## INSTRUCTIONS TO FOLLOW
Searching the material below, find each line that includes the word "frame", and copy it.

## INFORMATION GIVEN
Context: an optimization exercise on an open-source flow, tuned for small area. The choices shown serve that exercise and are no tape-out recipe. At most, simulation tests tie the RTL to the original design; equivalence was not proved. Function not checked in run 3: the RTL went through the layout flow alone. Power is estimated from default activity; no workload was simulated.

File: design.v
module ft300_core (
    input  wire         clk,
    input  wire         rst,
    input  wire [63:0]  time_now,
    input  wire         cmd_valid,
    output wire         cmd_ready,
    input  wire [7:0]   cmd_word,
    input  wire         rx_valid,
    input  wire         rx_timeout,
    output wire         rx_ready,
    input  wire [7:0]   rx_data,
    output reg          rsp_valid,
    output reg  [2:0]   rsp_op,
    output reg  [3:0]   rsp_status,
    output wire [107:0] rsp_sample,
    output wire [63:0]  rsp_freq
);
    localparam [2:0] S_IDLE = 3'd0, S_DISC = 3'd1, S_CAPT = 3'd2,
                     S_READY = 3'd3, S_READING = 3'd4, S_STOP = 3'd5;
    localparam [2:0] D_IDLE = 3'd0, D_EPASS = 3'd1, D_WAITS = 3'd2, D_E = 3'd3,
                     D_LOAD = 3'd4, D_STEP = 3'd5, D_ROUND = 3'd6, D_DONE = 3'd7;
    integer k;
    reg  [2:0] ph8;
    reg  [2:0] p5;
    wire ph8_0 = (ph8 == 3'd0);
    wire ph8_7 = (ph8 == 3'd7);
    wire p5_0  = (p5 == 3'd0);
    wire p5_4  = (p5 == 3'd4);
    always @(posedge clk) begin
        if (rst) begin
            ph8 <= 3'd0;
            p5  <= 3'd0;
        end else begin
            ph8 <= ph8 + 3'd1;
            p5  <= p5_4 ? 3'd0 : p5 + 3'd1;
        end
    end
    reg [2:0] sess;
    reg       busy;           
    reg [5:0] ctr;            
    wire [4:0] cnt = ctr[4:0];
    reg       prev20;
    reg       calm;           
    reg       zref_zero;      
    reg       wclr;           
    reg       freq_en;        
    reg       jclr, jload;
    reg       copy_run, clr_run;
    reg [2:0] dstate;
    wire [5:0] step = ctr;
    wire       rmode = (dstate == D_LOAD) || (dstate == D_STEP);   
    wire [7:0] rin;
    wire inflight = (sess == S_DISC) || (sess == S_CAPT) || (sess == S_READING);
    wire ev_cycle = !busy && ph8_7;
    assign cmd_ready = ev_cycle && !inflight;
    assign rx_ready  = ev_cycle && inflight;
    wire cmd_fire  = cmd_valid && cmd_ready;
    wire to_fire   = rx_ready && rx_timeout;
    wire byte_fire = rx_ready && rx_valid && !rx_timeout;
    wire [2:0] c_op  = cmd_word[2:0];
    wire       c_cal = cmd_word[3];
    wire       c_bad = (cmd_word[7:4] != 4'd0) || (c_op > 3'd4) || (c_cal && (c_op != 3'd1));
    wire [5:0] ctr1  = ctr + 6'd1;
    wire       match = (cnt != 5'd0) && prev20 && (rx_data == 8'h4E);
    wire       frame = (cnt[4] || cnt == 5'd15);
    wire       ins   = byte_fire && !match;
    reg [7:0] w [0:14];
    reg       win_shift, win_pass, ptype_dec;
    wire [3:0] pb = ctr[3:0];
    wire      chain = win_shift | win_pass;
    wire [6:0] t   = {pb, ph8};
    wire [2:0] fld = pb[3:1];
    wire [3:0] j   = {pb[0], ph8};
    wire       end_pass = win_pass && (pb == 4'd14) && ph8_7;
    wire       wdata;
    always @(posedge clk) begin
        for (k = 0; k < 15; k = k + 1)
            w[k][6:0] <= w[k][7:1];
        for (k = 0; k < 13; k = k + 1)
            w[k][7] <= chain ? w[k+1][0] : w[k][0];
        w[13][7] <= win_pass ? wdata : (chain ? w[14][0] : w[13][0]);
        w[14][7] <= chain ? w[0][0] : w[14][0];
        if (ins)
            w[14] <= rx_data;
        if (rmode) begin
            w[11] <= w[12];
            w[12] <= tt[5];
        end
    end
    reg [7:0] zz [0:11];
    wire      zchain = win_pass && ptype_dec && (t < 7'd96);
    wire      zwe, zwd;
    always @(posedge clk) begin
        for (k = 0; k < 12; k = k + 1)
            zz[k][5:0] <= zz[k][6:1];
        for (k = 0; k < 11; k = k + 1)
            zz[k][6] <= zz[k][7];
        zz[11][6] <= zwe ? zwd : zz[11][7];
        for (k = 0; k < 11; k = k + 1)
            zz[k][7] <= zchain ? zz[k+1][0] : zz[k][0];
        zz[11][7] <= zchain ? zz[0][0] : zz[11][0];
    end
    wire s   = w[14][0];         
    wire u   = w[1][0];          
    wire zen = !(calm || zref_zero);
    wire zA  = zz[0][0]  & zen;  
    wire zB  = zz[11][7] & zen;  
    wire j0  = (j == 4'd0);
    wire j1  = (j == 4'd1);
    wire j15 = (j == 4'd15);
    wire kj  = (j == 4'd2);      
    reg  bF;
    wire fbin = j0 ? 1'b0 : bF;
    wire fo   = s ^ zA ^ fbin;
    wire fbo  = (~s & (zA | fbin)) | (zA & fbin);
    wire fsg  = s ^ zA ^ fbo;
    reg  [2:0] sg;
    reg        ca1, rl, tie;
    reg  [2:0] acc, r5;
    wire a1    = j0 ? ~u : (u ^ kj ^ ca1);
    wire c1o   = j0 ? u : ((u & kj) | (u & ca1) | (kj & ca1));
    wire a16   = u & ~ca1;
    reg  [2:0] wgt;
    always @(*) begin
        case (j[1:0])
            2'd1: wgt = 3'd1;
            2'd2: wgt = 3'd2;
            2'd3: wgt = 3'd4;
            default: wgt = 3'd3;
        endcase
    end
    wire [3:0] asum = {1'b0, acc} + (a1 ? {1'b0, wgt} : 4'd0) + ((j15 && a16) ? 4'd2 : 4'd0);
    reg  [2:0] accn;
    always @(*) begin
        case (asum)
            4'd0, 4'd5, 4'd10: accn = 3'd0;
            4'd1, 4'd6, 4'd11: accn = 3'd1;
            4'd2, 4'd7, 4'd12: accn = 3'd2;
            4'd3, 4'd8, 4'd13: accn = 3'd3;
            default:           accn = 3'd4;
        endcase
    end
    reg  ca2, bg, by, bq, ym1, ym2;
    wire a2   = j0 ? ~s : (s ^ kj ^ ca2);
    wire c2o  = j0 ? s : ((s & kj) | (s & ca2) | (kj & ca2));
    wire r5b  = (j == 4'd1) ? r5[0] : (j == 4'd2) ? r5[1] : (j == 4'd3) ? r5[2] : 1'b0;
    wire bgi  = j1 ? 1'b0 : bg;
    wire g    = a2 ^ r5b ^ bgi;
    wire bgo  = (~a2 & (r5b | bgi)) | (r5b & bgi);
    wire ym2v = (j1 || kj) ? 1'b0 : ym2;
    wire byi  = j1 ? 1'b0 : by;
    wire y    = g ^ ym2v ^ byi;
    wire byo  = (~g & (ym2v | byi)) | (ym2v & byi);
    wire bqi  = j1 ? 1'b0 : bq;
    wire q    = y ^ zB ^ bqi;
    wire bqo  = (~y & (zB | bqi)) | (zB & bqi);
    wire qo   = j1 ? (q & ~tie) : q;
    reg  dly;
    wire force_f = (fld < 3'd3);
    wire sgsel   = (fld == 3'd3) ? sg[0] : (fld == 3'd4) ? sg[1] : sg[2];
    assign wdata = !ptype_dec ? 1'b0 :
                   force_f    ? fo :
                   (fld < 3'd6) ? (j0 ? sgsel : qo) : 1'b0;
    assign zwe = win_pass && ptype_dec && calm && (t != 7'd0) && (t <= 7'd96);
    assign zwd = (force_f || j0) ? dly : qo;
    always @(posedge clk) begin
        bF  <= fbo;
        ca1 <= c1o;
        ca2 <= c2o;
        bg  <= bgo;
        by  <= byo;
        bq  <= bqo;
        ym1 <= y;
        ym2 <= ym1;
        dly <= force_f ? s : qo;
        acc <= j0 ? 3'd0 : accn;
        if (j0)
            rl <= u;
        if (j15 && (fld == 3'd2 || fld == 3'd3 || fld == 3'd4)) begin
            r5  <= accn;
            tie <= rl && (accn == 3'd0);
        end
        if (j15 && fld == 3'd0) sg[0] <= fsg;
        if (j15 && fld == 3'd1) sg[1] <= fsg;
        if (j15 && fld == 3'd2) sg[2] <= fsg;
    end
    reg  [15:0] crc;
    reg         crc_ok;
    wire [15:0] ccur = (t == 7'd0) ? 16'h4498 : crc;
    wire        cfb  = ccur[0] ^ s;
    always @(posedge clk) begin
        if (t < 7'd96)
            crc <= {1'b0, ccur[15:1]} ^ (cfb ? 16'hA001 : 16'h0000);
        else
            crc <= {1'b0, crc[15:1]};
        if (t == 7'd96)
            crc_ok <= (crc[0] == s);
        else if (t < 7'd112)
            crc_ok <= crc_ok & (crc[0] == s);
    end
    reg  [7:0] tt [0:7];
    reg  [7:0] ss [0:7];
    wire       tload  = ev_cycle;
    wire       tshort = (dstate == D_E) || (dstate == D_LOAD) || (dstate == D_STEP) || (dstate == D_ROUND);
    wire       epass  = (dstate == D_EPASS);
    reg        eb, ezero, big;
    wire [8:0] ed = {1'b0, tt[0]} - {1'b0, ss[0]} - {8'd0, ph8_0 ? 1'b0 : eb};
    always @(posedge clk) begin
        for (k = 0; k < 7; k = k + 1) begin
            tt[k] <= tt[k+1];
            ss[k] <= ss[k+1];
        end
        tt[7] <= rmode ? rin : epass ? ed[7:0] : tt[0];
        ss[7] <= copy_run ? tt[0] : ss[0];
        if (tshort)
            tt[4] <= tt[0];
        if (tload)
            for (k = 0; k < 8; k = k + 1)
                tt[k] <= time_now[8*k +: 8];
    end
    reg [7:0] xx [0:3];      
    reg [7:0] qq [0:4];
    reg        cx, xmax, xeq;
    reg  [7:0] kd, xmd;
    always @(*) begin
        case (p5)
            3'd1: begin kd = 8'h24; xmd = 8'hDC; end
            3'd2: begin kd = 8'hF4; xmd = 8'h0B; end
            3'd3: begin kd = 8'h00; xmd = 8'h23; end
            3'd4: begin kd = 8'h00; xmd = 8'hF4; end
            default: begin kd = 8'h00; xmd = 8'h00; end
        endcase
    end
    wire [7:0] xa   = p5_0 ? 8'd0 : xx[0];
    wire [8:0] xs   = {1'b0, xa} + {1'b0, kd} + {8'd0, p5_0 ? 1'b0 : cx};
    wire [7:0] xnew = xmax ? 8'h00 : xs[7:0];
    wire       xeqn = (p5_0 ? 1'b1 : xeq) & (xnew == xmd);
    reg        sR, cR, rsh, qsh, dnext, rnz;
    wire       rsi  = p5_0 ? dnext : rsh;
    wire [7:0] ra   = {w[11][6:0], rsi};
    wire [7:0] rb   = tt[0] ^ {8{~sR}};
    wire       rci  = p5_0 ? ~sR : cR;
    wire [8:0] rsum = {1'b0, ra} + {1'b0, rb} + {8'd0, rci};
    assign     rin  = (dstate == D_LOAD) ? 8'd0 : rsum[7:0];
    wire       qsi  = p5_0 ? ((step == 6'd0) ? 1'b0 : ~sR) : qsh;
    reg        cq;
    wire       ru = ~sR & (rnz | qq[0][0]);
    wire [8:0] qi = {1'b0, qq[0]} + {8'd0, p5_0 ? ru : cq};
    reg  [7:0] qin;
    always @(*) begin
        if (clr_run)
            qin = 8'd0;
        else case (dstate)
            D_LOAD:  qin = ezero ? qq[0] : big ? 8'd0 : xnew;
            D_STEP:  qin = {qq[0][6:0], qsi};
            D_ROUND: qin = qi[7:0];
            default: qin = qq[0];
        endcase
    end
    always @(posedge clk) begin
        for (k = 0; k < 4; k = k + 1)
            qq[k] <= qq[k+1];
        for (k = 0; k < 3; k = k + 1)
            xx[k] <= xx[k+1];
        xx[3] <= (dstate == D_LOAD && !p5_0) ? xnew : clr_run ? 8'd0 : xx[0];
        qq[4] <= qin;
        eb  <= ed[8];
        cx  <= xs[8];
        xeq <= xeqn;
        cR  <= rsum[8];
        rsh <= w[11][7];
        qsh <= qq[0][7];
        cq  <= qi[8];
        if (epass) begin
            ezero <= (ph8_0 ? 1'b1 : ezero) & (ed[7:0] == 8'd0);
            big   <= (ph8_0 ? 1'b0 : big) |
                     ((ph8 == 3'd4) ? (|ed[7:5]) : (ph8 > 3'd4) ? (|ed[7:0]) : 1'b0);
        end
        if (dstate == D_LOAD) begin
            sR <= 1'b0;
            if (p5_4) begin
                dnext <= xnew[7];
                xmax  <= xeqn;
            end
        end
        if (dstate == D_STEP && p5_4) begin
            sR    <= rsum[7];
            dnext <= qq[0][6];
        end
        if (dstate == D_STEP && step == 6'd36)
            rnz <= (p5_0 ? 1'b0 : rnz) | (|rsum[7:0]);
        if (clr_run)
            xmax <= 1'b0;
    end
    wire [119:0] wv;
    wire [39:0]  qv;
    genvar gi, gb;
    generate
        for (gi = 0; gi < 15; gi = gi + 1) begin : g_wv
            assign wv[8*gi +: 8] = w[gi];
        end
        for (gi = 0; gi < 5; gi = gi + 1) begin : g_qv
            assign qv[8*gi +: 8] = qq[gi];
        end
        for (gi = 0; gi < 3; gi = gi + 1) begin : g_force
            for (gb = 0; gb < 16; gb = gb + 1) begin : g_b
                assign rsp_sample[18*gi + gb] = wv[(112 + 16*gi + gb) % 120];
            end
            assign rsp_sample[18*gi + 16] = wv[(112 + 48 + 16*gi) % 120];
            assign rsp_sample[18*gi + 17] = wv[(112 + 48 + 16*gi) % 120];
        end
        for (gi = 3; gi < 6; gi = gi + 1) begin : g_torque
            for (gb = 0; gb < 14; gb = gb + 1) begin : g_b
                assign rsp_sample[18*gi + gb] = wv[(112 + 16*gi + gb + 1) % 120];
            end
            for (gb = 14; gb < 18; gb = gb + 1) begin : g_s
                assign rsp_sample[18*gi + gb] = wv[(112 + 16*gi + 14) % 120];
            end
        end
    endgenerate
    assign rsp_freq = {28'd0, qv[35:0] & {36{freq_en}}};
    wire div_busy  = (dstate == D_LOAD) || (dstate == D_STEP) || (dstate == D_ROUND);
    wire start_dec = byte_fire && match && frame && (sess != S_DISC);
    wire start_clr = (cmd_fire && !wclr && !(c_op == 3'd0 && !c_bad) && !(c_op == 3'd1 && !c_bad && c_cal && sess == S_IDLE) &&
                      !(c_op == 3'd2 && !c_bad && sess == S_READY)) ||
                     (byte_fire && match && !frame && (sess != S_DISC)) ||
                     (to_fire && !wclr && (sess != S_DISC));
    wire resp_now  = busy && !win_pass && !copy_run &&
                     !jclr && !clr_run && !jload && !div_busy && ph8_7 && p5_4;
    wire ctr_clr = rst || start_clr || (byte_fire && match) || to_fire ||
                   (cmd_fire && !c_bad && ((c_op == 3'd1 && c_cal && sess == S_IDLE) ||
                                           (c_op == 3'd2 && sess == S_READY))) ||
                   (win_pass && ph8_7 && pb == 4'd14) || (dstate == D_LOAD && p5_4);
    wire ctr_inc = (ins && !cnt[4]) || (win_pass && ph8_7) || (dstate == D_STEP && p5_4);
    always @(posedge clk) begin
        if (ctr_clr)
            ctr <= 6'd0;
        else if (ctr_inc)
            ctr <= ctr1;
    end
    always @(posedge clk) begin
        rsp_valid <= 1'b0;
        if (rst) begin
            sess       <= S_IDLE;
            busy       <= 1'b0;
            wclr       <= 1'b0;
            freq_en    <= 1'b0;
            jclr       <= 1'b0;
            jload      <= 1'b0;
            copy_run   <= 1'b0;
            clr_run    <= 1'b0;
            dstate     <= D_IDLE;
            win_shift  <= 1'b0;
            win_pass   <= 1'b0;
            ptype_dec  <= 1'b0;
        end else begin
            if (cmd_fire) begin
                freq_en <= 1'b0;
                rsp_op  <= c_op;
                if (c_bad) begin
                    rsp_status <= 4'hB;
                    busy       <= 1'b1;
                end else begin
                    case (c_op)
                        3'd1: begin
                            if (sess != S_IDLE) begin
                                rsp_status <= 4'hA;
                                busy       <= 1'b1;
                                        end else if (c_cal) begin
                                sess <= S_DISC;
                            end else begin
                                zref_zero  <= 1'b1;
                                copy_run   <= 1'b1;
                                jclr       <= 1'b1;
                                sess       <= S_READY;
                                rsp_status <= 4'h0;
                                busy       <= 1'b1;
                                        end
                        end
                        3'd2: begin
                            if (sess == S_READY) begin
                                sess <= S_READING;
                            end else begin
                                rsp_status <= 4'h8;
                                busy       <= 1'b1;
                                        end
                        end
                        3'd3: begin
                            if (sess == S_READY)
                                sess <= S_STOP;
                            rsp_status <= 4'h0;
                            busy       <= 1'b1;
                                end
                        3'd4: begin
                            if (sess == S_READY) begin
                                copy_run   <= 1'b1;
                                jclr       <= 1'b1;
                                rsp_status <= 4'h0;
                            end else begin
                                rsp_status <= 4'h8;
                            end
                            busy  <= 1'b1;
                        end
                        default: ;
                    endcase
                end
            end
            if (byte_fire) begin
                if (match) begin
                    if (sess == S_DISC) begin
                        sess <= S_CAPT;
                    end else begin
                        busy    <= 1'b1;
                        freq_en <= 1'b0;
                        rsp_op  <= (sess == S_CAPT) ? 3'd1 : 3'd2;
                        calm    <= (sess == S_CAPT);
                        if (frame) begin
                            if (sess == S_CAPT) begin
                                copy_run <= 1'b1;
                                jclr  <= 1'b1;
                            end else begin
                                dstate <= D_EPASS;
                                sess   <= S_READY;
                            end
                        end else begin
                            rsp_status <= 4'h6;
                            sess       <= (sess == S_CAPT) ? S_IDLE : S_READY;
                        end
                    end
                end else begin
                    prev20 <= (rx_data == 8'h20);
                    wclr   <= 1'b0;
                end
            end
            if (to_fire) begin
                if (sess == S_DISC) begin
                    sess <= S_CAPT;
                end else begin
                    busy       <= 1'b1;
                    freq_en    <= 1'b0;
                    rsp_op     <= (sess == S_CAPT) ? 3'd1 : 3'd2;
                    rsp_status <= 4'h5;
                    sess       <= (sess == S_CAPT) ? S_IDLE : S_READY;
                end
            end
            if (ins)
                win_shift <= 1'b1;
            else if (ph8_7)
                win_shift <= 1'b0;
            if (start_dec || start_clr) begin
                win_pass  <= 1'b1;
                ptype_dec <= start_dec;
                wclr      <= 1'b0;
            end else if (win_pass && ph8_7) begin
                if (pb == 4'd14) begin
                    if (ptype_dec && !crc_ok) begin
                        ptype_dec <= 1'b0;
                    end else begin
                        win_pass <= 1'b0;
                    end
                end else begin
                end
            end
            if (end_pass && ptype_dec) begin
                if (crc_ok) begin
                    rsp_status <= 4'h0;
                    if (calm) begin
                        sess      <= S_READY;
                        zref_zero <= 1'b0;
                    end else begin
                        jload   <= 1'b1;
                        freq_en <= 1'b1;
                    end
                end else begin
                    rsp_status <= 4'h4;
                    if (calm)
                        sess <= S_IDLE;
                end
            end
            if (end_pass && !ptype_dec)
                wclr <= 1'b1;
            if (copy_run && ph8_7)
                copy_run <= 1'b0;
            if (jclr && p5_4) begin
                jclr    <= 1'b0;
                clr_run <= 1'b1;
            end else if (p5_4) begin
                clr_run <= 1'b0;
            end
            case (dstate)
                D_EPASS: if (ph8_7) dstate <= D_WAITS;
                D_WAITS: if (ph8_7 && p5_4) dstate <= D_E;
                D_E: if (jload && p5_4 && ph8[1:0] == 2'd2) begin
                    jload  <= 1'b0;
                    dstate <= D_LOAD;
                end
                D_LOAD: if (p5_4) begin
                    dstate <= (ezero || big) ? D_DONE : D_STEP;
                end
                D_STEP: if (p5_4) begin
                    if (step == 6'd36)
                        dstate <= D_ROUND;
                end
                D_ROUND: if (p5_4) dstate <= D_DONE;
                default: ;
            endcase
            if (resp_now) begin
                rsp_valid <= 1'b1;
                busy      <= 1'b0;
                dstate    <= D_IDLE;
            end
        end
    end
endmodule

## TASK SOLUTION
    wire       frame = (cnt[4] || cnt == 5'd15);
    wire start_dec = byte_fire && match && frame && (sess != S_DISC);
                     (byte_fire && match && !frame && (sess != S_DISC)) ||
                        if (frame) begin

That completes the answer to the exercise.